Early-stage founders cannot just go away from the TAM-the concept of having a total recognition market to disrupt and conquer them at the beginning. But the Index Ventures partner Jahani Sardana There is a reminder for all the founders who are concerned about the search for TAM for their products or services: there have been many startup markets that were not currently present at the time.
“What was the market for search before Google?” Sardana asked the audience earlier this month in all the 2025 stage event of the Tech Crunch in Boston. “What was the operating system market before Microsoft, or what was the cloud market before Amazon?”
Sardana compared the TAM with surfing. In every few years, it is important to ride on the founders of large -scale waves here – the Internet came first, then the mobile wave, then the cloud, and now, he said, the greatest wave of all: artificial intelligence.
“Have you created the right product to ride this wave?” It continued. “This is what we call the product market fit.”
Which Tom Bucket are you in?
Sardana kept Tim in three buckets: known market, emerging market, and hidden market.
First, the well -known market, already exists, and this happens when a founder tries to change the current current and he has to prove to an investor why his startup idea is better.
Taxkarnch event
San Francisco
|
October 27-29, 2025
“Everyone cleanses their teeth,” he said. “You have to tell me why you are making a better toothbrush.”
The emerging market occurs when a specific market sector is using a product, and there are possibilities for its mainstream.
“Think about it before the non -alcohol beer cools down,” Sardana said.
Then there is a hidden market, which Sardana “is the largest trap” and “a little bit of a dark art.”
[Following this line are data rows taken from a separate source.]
`src/pkg/dac_ctrl_defs.vh`:
```
// constants for the multichannel converter update control
`ifndef DAC_CTRL_DEFS_VH
`define DAC_CTRL_DEFS_VH
`define CODE_W 16
`define CHAN_MAX 8
`define CHAN_SEL_W 3
`define RANGE_W 3
`define RANGE_BIPOLAR_BIT 2
`define RANGE_U10 3'h0
`define RANGE_U5 3'h1
`define RANGE_U2P5 3'h2
`define RANGE_B10 3'h4
`define RANGE_B5 3'h5
`define RANGE_B2P5 3'h6
`define CODE_ZERO_UNI 16'h0000
`define CODE_ZERO_BIP 16'h8000
`define TRIM_W 8
`define TRIM_ADDR_W 4
`define TRIM_WORDS 16
`define TRIM_ZERO 8'h00
`define TRIM_FIRST 4'h0
`define TRIM_LAST 4'hF
`define TRIM_STEP 4'h1
`define ST_IDLE 2'h0
`define ST_ADDR 2'h1
`define ST_DATA 2'h2
`define ST_DONE 2'h3
`endif

```
`src/rtl/dac_channel.v`:
```
// one converter channel: range select, staging latch and output latch
`include "dac_ctrl_defs.vh"
module dac_channel (
  input wire clk,
  input wire resetn,
  input wire codeWrite,
  input wire rangeWrite,
  input wire [`CODE_W-1:0] wrData,
  input wire [`RANGE_W-1:0] wrRange,
  input wire selfUpdate,
  input wire globalUpdate,
  output reg [`CODE_W-1:0] outCode_reg,
  output reg [`RANGE_W-1:0] range_reg,
  output reg [`CODE_W-1:0] stage_reg
);
  // zero volts depends on the coding of the selected range
  wire [`CODE_W-1:0] zeroCode = wrRange[`RANGE_BIPOLAR_BIT] ? `CODE_ZERO_BIP : `CODE_ZERO_UNI;
  // range change reloads both latches with that range's zero-volt code so no glitch appears
  always @(posedge clk or negedge resetn) begin
    if (!resetn) begin
      range_reg <= `RANGE_U10;
      stage_reg <= `CODE_ZERO_UNI;
      outCode_reg <= `CODE_ZERO_UNI;
    end else begin
      if (rangeWrite) begin
        range_reg <= wrRange;
        stage_reg <= zeroCode;
        outCode_reg <= zeroCode;
      end else begin
        if (codeWrite)
          stage_reg <= wrData;
        // the write in the same cycle is forwarded so independent mode shows the new code at once
        if (selfUpdate && codeWrite)
          outCode_reg <= wrData;
        else if (globalUpdate)
          outCode_reg <= codeWrite ? wrData : stage_reg;
      end
    end
  end
endmodule

```
`src/rtl/multichannel_dac_update_control.v`:
```
// top of the multichannel converter update control with calibration trim loader
// How it works
// - the build option NUM_CHAN gives two, four or eight channels, each taking a 16-bit code.
// - each channel has its own latches and converter outputs, written by its own strobes and by the shared simultaneous update.
// - each channel keeps its own range among three unipolar and three bipolar spans.
// - each channel has a staging latch loaded by host writes and an output latch feeding the converter.
// - a mode bit selects per-channel immediate updates or a common simultaneous update.
// - reset loads every latch, and a range change both latches of its channel, with the zero-volt code of the range.
// - codes arrive as single programmed writes, one word per strobe, with no burst or DMA path.
// - after reset the trim values are read from nonvolatile memory and drive the trim converters.
`include "dac_ctrl_defs.vh"
module multichannel_dac_update_control #(
  parameter NUM_CHAN = 8
) (
  input wire clk,
  input wire resetn,
  input wire codeWrite,
  input wire rangeWrite,
  input wire [`CHAN_SEL_W-1:0] wrChan,
  input wire [`CODE_W-1:0] wrData,
  input wire [`RANGE_W-1:0] wrRange,
  input wire simulMode,
  input wire updateAll,
  input wire calReload,
  input wire [`TRIM_W-1:0] nvmData,
  input wire nvmValid,
  output reg nvmRead_reg,
  output reg [`TRIM_ADDR_W-1:0] nvmAddr_reg,
  output reg calDone_reg,
  output wire [NUM_CHAN*`CODE_W-1:0] dacCode,
  output wire [NUM_CHAN*`RANGE_W-1:0] dacRange,
  output reg [`TRIM_WORDS*`TRIM_W-1:0] trimCode_reg
);
  // channel decode: a write to a channel number above the build's count matches no
  // channel and is dropped, so software written for a larger build cannot wrap around
  wire [NUM_CHAN-1:0] chanHit;
  // update controls are shared by every channel; only the write strobes are steered
  wire selfUpdate = !simulMode;
  wire globalUpdate = simulMode && updateAll;
  genvar g;
  generate
    for (g = 0; g < NUM_CHAN; g = g + 1) begin : chan
      // channel number at the width of the select bus
      localparam [`CHAN_SEL_W-1:0] CHAN_ID = g;
      assign chanHit[g] = (wrChan == CHAN_ID);
      dac_channel u_ch (
        .clk(clk),
        .resetn(resetn),
        .codeWrite(codeWrite && chanHit[g]),
        .rangeWrite(rangeWrite && chanHit[g]),
        .wrData(wrData),
        .wrRange(wrRange),
        .selfUpdate(selfUpdate),
        .globalUpdate(globalUpdate),
        .outCode_reg(dacCode[g*`CODE_W +: `CODE_W]),
        .range_reg(dacRange[g*`RANGE_W +: `RANGE_W]),
        .stage_reg() // staged codes are not brought out
      );
    end
  endgenerate

  // trim loader states, binary coded
  localparam [1:0] LOAD_IDLE = `ST_IDLE;
  localparam [1:0] LOAD_ADDR = `ST_ADDR;
  localparam [1:0] LOAD_DATA = `ST_DATA;
  localparam [1:0] LOAD_DONE = `ST_DONE;

  // trim loader: reads every word of nonvolatile memory in address order, one request
  // outstanding at a time; the memory may take any number of cycles to answer, so a
  // memory that never answers leaves the done flag low and the trims at zero, or at the old factors after a reload
  reg [1:0] state_reg;
  reg [1:0] state_next;
  reg startPend_reg;
  wire loadStart = (state_reg == LOAD_IDLE) && startPend_reg;
  wire wordTaken = (state_reg == LOAD_DATA) && nvmValid;
  wire lastWord = (nvmAddr_reg == `TRIM_LAST);
  wire passEnd = (state_reg == LOAD_DONE);

  // next state of the trim loader
  always @* begin
    state_next = state_reg;
    case (state_reg)
      LOAD_IDLE: begin
        // a pending start, from reset or from a reload, opens a new pass
        if (startPend_reg)
          state_next = LOAD_ADDR;
      end
      LOAD_ADDR: begin
        // one cycle for the address to settle before the read is raised
        state_next = LOAD_DATA;
      end
      LOAD_DATA: begin
        // hold the read until the memory answers
        if (nvmValid) begin
          if (lastWord)
            state_next = LOAD_DONE;
          else
            state_next = LOAD_ADDR;
        end
      end
      LOAD_DONE: begin
        state_next = LOAD_IDLE;
      end
      default: begin
        state_next = LOAD_IDLE;
      end
    endcase
  end

  // state register of the trim loader
  always @(posedge clk or negedge resetn) begin
    if (!resetn) begin
      state_reg <= LOAD_IDLE;
    end else begin
      state_reg <= state_next;
    end
  end

  // start request, set by reset and by each reload pulse and cleared when a pass opens;
  // a reload during a pass is kept and runs a fresh pass once this one ends
  always @(posedge clk or negedge resetn) begin
    if (!resetn) begin
      startPend_reg <= 1'b1;
    end else if (calReload) begin
      startPend_reg <= 1'b1; // the set wins over a clear in the same cycle
    end else if (loadStart) begin
      startPend_reg <= 1'b0;
    end
  end

  // read request, taken from the next state so the pin comes straight from a flip-flop
  always @(posedge clk or negedge resetn) begin
    if (!resetn) begin
      nvmRead_reg <= 1'b0;
    end else begin
      nvmRead_reg <= (state_next == LOAD_DATA);
    end
  end

  // word address: back to the first word at each pass, one step per answered read
  always @(posedge clk or negedge resetn) begin
    if (!resetn) begin
      nvmAddr_reg <= `TRIM_FIRST;
    end else if (loadStart) begin
      nvmAddr_reg <= `TRIM_FIRST;
    end else if (wordTaken) begin
      nvmAddr_reg <= nvmAddr_reg + `TRIM_STEP;
    end
  end

  // one load enable per trim word; a decoder per slot is cheaper than a variable-index write
  wire [`TRIM_WORDS-1:0] trimLoad;
  genvar t;
  generate
    for (t = 0; t < `TRIM_WORDS; t = t + 1) begin : trim
      localparam [`TRIM_ADDR_W-1:0] WORD_ID = t;
      assign trimLoad[t] = wordTaken && (nvmAddr_reg == WORD_ID);
    end
  endgenerate

  // trim words hold zero until the stored factors arrive; a reload rewrites them in place,
  // so the converters keep the old factors until each new word lands
  integer i;
  always @(posedge clk or negedge resetn) begin
    if (!resetn) begin
      trimCode_reg <= {`TRIM_WORDS{`TRIM_ZERO}};
    end else begin
      for (i = 0; i < `TRIM_WORDS; i = i + 1) begin
        if (trimLoad[i])
          trimCode_reg[i*`TRIM_W +: `TRIM_W] <= nvmData;
      end
    end
  end

  // done flag: low for the whole pass, high from the cycle after the last word lands
  always @(posedge clk or negedge resetn) begin
    if (!resetn) begin
      calDone_reg <= 1'b0;
    end else if (loadStart) begin
      calDone_reg <= 1'b0;
    end else if (passEnd) begin
      calDone_reg <= 1'b1;
    end
  end
endmodule

```
`config.mk`:
```
export PLATFORM = sky130hd
export DESIGN_NAME = multichannel_dac_update_control
export DESIGN_NICKNAME = d
export VERILOG_FILES = /design/src/rtl/dac_channel.v /design/src/rtl/multichannel_dac_update_control.v
export VERILOG_INCLUDE_DIRS = /design/src /design/src/pkg
export SDC_FILE = /design/constraint.sdc
export NUM_CORES = 1
export LEC_CHECK = 0
export BUFFER_PORTS_ARGS = -buffer_cell sky130_fd_sc_hd__buf_2
export CAP_MARGIN = 20
export CORE_MARGIN = 2
export CORE_UTILIZATION = 50
export CTS_CLUSTER_DIAMETER = 150
export DETAILED_ROUTE_END_ITERATION = 8
export PLACE_DENSITY = 0.76
export RECOVER_POWER = 100
export SLEW_MARGIN = 30
export SYNTH_ARGS = -nofsm -noshare
export SYNTH_HDL_FRONTEND = slang
export SYNTH_SLANG_ARGS = --single-unit
```
`constraint.sdc`:
```
create_clock -name clk -period 1.8 [get_ports clk]
set_input_delay 0.09 -clock clk [delete_from_list [all_inputs] [get_ports clk]]
set_output_delay 0.09 -clock clk [all_outputs]
set_load 0.005 [all_outputs]
```
==> flow_summary.yaml, run 1 <==
clock_network:
  root_buffer: "clkbuf_16"
  clk-insertion-delay-late_ns: 0.55
  path_clk_slew_ns: 0.06
  cts_tree: "yes"
  cts_made_buffers: 44
  cts_buffer_depth: 3
  cts_htree_levels: 2
  cts_sinks: 417
sta:
  drv_slew: 0
  fin_crit_ns: 1.72
  finalSetupViolations: 0
  skew_ns: 0.0151
  finalWorstSetupSlack_ns: 0.0806
  fin_crit_sh: 0.955
  maxSlewHeadroom: 0.245
  clock.fmax_ghz: 0.582
  holdWs_ns: 0.0216
  tightest_slew_ns: 1.13
  rsz0062_at_grt: "false"
  fin_tns_setup_ns: 0
  hold_viol_final: 0
logic_synthesis:
  avgSynthCellArea_um2: 11.0
  synth-seq-area-share: 0.611
  synth.net_count: 1598
  synth_area_um2: 17100
  yosys.cell_types.count: 53
  ys_seq_elements: 417
  synth_warnings: 0
  synth_edf_count: 0
  async_flop_share: 1.00
  synth_cells: 1556
  synth-main-ff-cell: "dfrtp_1"
setup_path:
  cp.required_ns: 2.22
  crit_path_start_kind: "primary input"
  crit_slowest_cell: "or4b_4"
  worstSetupPathType: "in2reg"
  crit_top_cell: "dlygate4sd3_1"
  r2r_slack_ns: 0.08
  arrival_ns: 2.14
  timing.rr.start: "state_reg[0]"
  slowest_delay_ns: 0.56
  end_kind: "flip-flop"
  reg2regPathDepth: 5
  crit_chain: "dlygate4sd3_1 > clkbuf_4 > or4b_4 > nand2_1 > o31ai_1 > dlygate4sd3_1"
  crit_fanout: 21
  r2r_end: "trimCode_reg[19]"
  cp-startpoint: "wrChan[0]"
drt:
  drt_iter0_drc: 1000
  wl_per_cell_um: 20.8
  drc_errors: 0
  ant_nets: 0
  drt-pass1-iter-count: 7
  via_count: 13600
  wl_um: 49800
  vias_per_cell: 5.66
floorplan:
  fp-row-count: 67
  ios: 324
  die_w_um: 189
  core-area_um2: 33600
  start_util: 0.508
  die_area_um2: 35700
  die_h_um: 189
global_route:
  grt_pass1_vias: 13400
  globalRouteOverflowTotal: 0
  antenna_found_initial: 2
  grt_pass1_wl_um: 77400
  grtUsageTotal: 0.277
  grt_max_degree: 71
run:
  drv_cap: 0
pwr:
  p_clk_frac: 0.350
  power.density_nw_per_um2: 1310
  p_sw_w: 0.00785
  intPower_w: 0.0194
  p_leak_nw: 9.84
  pwr-share-seq: 0.458
  p_sw_frac: 0.288
  combPwrFrac: 0.191
  irDropWorstVdd_mv: 0.855
placement:
  port_buffers: 323
  dpl_worst_slack_ns: 0.0245
  postPlaceCellArea_um2: 19500
  gp_congestion: 0.878
  dp_hpwl_um: 34000
cells_and_area:
  multi_input_area_um2: 6030
  num-fill-cells: 2754
  drive_gt1_frac: 0.249
  syn2layout_area_growth_pct: 22.2
  stdcell_area_um2: 20900
  regArea_um2: 10400
  layout.nets: 1951
min_path:
  min_from: "wrData[13]"
  hold_class: "in2reg"
  hold_depth: 3
  hold_end: "chan[6].u_ch.stage_reg[13]"
run_status:
  run_status: "finished clean"
synthesized netlist by cell type (all sizes together) (7+ instances only):
cell	instances	area, um^2
o21ai	224	1120
nor2	259	982
mux2	151	1700
nand2	120	450
dfrtp	416	10400
a21oi	133	684
nand3	7	35.0
clkbuf	45	169
o22ai	7	43.8
inv	7	26.3
buf	76	400
o2bb2ai	30	263
layout by cell type (no fill, tap or decap), drive strengths merged, types with 2 or more instances in the layout:
master and count:
o311a 2, mux2i 2, bufinv 6, nor3b 2, buf 218, nor2b 5
nand3 7, nand4bb 3, o2bb2ai 30, ha 4, o211a 4, o311ai 2
dlygate4sd3 17, o211ai 6, nand2 120, clkinv 14, nand4b 4, inv 7
a211oi 6, and4b 3, or3 3, nand4 3, a31oi 2, o21ai 224
nand3b 4, clkbuf 254, nor2 259, and4bb 3, nor3 6, dfrtp 416
o22ai 7, a21oi 133, nand2b 6, mux2 151
kinds of logic (layout without fill, tap and decap cells):
kind of cell | Yosys count | count (layout) | synth area share
flops | 417 | 417 | 0.611
mux | 153 | 153 | 0.101
simple gates | 433 | 433 | 0.110
fa+ha+maj | 4 | 4 | 0.00293
compound gates | 421 | 421 | 0.140
other cells | 0 | 1 | 0
buf+inv | 128 | 517 | 0.0349
worst max path at each step:
stage / end / slack (ns) / cells after the start
2_1_floorplan: trimCode_reg[72] / 0.02 / 4
3_3_place_gp: trimCode_reg[2] / 0.08 / 4
3_5_place_dp: trimCode_reg[7] / 0.02 / 5
4_1_cts: chan[0].u_ch.range_reg[2] / 0.02 / 6
5_1_grt: trimCode_reg[58] / 0.0005 / 5
6_report: chan[0].u_ch.range_reg[2] / 0.08 / 6
worst max-delay path: cells and delay by family:
kind                   cells  cell delay [ns]
buffers and inverters      3             1.32
AOI/OAI and AO/OA          1             0.06
and+or+nand+nor            2             0.66
area by class of cell:
| type | count | share of cell area |
|---|---|---|
| flip-flops and latches | 417 | 0.500 |
| multi-input cells | 1011 | 0.289 |
| repair buffers | 428 | 0.109 |
| clock buffers | 62 | 0.0603 |
| well taps | 448 | 0.0269 |
| clock inverters | 20 | 0.0140 |
| inverters | 7 | 0.00126 |
| diodes | 1 | 0.000120 |
metal layers:
| layer | GRT usage | vias to the layer above | routed length [um] |
|---|---|---|---|
| li1 | - | 6076 | - |
| met1 | 0.345 | 6811 | 19500 |
| met2 | 0.482 | 562 | 25100 |
| met3 | 0.0619 | 103 | 3820 |
| met4 | 0.0850 | 0 | 1400 |
| met5 | 0 | - | 0 |
per-stage QoR:
| stage | std cells | total power [W] | utilization |
|---|---|---|---|
| 2_1_floorplan | 1556 | 0.0151 | - |
| 3_3_place_gp | 2292 | 0.0178 | 0.580 |
| 3_5_place_dp | 2292 | 0.0181 | 0.580 |
| 4_1_cts | 2391 | 0.0277 | 0.631 |
| 5_1_grt | 2394 | 0.0286 | 0.621 |
| 6_report | 2394 | 0.0273 | 0.621 |
power groups by stage:
stage               sequential [W]  clock (W)  combinational [W]
CTS                         0.0125    0.00969            0.00558
floorplan                   0.0125          0            0.00259
detailed placement          0.0126          0            0.00550
global placement            0.0125          0            0.00532
finish                      0.0125    0.00956            0.00522
global route                0.0127     0.0101            0.00579
what timing repair did:
action | in CTS | in global routing
hold buffers | 17 | 0
buffers inserted | 0 | 2
cloned | 0 | 0
endpoints found under the hold margin | 479 | 0
pin swaps | 0 | 2
gates resized for setup | 1 | 5
endpoints found under the setup margin | 1 | 25
(Power assumes the default switching activity.)
==> inputs of run 2 (changes only) <==
Settings changed: GPL_TIMING_DRIVEN set to 0.
==> flow_summary.yaml, run 2 (synthesized netlist as in run 1, its figures left out) <==
placement:
  gp_congestion: 0.947
  dpl.cell_count: 2316
  postPlaceCellArea_um2: 19300
  port_buffers: 307
  dp_hpwl_um: 35300
sta:
  skew_ns: 0.0184
  fin_crit_ns: 1.79
  drv_slew: 0
  rsz0062_at_grt: "true"
  fin_crit_sh: 0.995
  fin_tns_setup_ns: 0
  tightest_slew_ns: 0.846
  hold_viol_final: 0
  maxSlewHeadroom: 0.436
  finalSetupViolations: 0
  holdWs_ns: 0.0675
  clock.fmax_ghz: 0.559
setup_path:
  crit_path_start_kind: "flip-flop"
  worstSetupPathType: "reg2reg"
  crit_slowest_cell: "dfrtp_1"
  crit_fanout: 10
  cp.required_ns: 2.22
  critical_path_buf_inv_count: 3
  cp-startpoint: "state_reg[0]"
  arrival_ns: 2.21
  timing.rr.start: "state_reg[0]"
  path_delay_family: "buffers and inverters"
  crit_chain: "buf_4 > nand4b_1 > buf_6 > nor3b_4 > buf_12 > mux2_2"
  reg2regPathDepth: 6
  cp.depth: 6
  slowest_delay_ns: 0.39
  end_kind: "flip-flop"
floorplan:
  fp-row-count: 67
  start_util: 0.508
  die_w_um: 189
  die_area_um2: 35700
  die_h_um: 189
  core-area_um2: 33600
  ios: 324
pwr:
  p_leak_nw: 10.1
  power.density_nw_per_um2: 1280
  irDropWorstVdd_mv: 0.832
drt:
  ant_nets: 0
  drt-pass1-iter-count: 8
  vias_per_cell: 5.67
  wl_per_cell_um: 21.2
  drt_iter0_drc: 1143
  drc_errors: 0
  via_count: 13800
  wl_um: 51400
global_route:
  globalRouteOverflowTotal: 0
  grt_pass1_wl_um: 78900
  grt_pass1_vias: 13700
  grtUsageTotal: 0.285
  grt_max_degree: 94
  antenna_found_initial: 0
cells_and_area:
  syn2layout_area_growth_pct: 23.9
  stdcell_count: 2428
  layout.nets: 1991
  stdcell_area_um2: 21200
  diodes: 0
  drive_gt1_frac: 0.283
  final_util: 0.630
  final_cell_mix: "dfrtp_1 (414), buf_2 (269), nor2_1 (252)"
  final_common_cell: "dfrtp_1"
clock_network:
  cts_tree: "yes"
  path_clk_slew_ns: 0.06
  cts_buffer_depth: 3
  cts_htree_levels: 2
  root_buffer: "clkbuf_16"
  clk-insertion-delay-late_ns: 0.55
  cts_made_buffers: 43
  cts_sinks: 417
min_path:
  hold_class: "in2async"
run_status:
  run_status: "finished clean"
run:
  drv_cap: 0
## run 2: cell count changes in the layout (fill, tap and decap cells not counted), moves of 6 or more
cell,before,now
buf_2,159,269
o21ai_0,213,165
o21ai_1,11,59
clkbuf_1,178,140
buf_4,45,14
clkbuf_2,16,0
buf_1,4,12
clkbuf_4,7,1
dlygate4sd3_1,17,23
nor2_4,0,6
## run 2: through the flow
step	worst slack, ns	power (W)
6_report	0.00949	0.0271
5_1_grt	-0.0799	0.0283
4_1_cts	-0.0749	0.0271
3_5_place_dp	-0.406	0.0179
3_3_place_gp	-7.27	0.0177
2_1_floorplan	0.0243	0.0151
## run 2: metal layers
metal	global-route usage	vias to the layer above	part of all wire
met1	0.356	6792	0.39
met2	0.477	658	0.48
li1	-	6174	-
met5	0	-	0
met4	0.123	0	0.041
met3	0.0652	147	0.085
## run 2: power by group
| group | switching, W | internal (W) |
|---|---|---|
| combinational | 0.00307 | 0.00245 |
| clock | 0.00375 | 0.00535 |
| sequential | 0.00106 | 0.0114 |
| total | 0.00789 | 0.0192 |
## run 2: cell type report
type                            count  area, um^2
Buffer                            121         569
Clock buffer                       63        1270
Clock inverter                     13         183
Fill cell                        2633       12400
Inverter                            7        26.3
Multi-Input combinational cell   1011        6150
Sequential cell                   417       10400
Tap cell                          448         561
Timing Repair Buffer              348        1980
## run 2: worst paths after layout
path	endpoint	slack (ns)
max in group asynchronous	chan[7].u_ch.outCode_reg[4]	0.39
max	trimCode_reg[78]	0.009
min reg2reg	chan[7].u_ch.outCode_reg[2]	0.47
max reg2reg	trimCode_reg[78]	0.009
min in group clk	chan[6].u_ch.outCode_reg[3]	0.11
min	trimCode_reg[122]	0.07
## run 2: timing repair
item	in CTS	in global routing
hold buffers	23	0
gates resized for setup	18	19
cloned	0	0
pin swaps	6	10
endpoints found under the setup margin	100	112
hold endpoints to repair	343	0
buffers inserted	6	7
The market does not exist, and the founder must make one and investors have to provide evidence of how modern they can be.
“Think about smartphones in 2006; no one knew that they wanted them and changed the world,” he said, “He later added that” people do not know what they are looking for and sometimes you have to show them what is possible. ”
At each stage, the audience, many of whom are the founders of the early stage, with questions, to a great extent about what investors want to see. For example, do investors want to see Tom slide in the pitch deck?
“It’s okay to make this slide and talk about mathematics behind his Tom,” said Sardana, although he added that when investors are sometimes angry when the founders relies heavily on the industry matrix rather than having their own separate insights. Sardana also warned the founders not to rely too much on industry reports. If a founder relies heavily on an external service so that he orders how he thinks of the market, it can indicate that he has never thought deeply about the market he is trying to build.
“How do you size in markets, especially in big markets?” A member of the audience asked.
“Well, this question hurts,” Sardana said. However, the index once spent on Air BNB, after believing that its Tom is very small.
“The fact is that Airbon B created a whole new inventory, which is now larger than the hotel’s largest brands, and this has led to a major change in travel methods.” “You want to focus again, unlock the supply, and once you unlock the supply, how will the behavior change?”
The audience also asked Sardana that the company is standing in front of an investor like itself?
A tough, Sardana said, but is really important. He added that finally, if a founder can understand who is the user and why they are ready to buy their products, then no company should have any problem in standing in front of the investors.
“We are in business to test more than markets or products or anything else,” he said. “When you talk about your market, it’s really the lens on your wish.”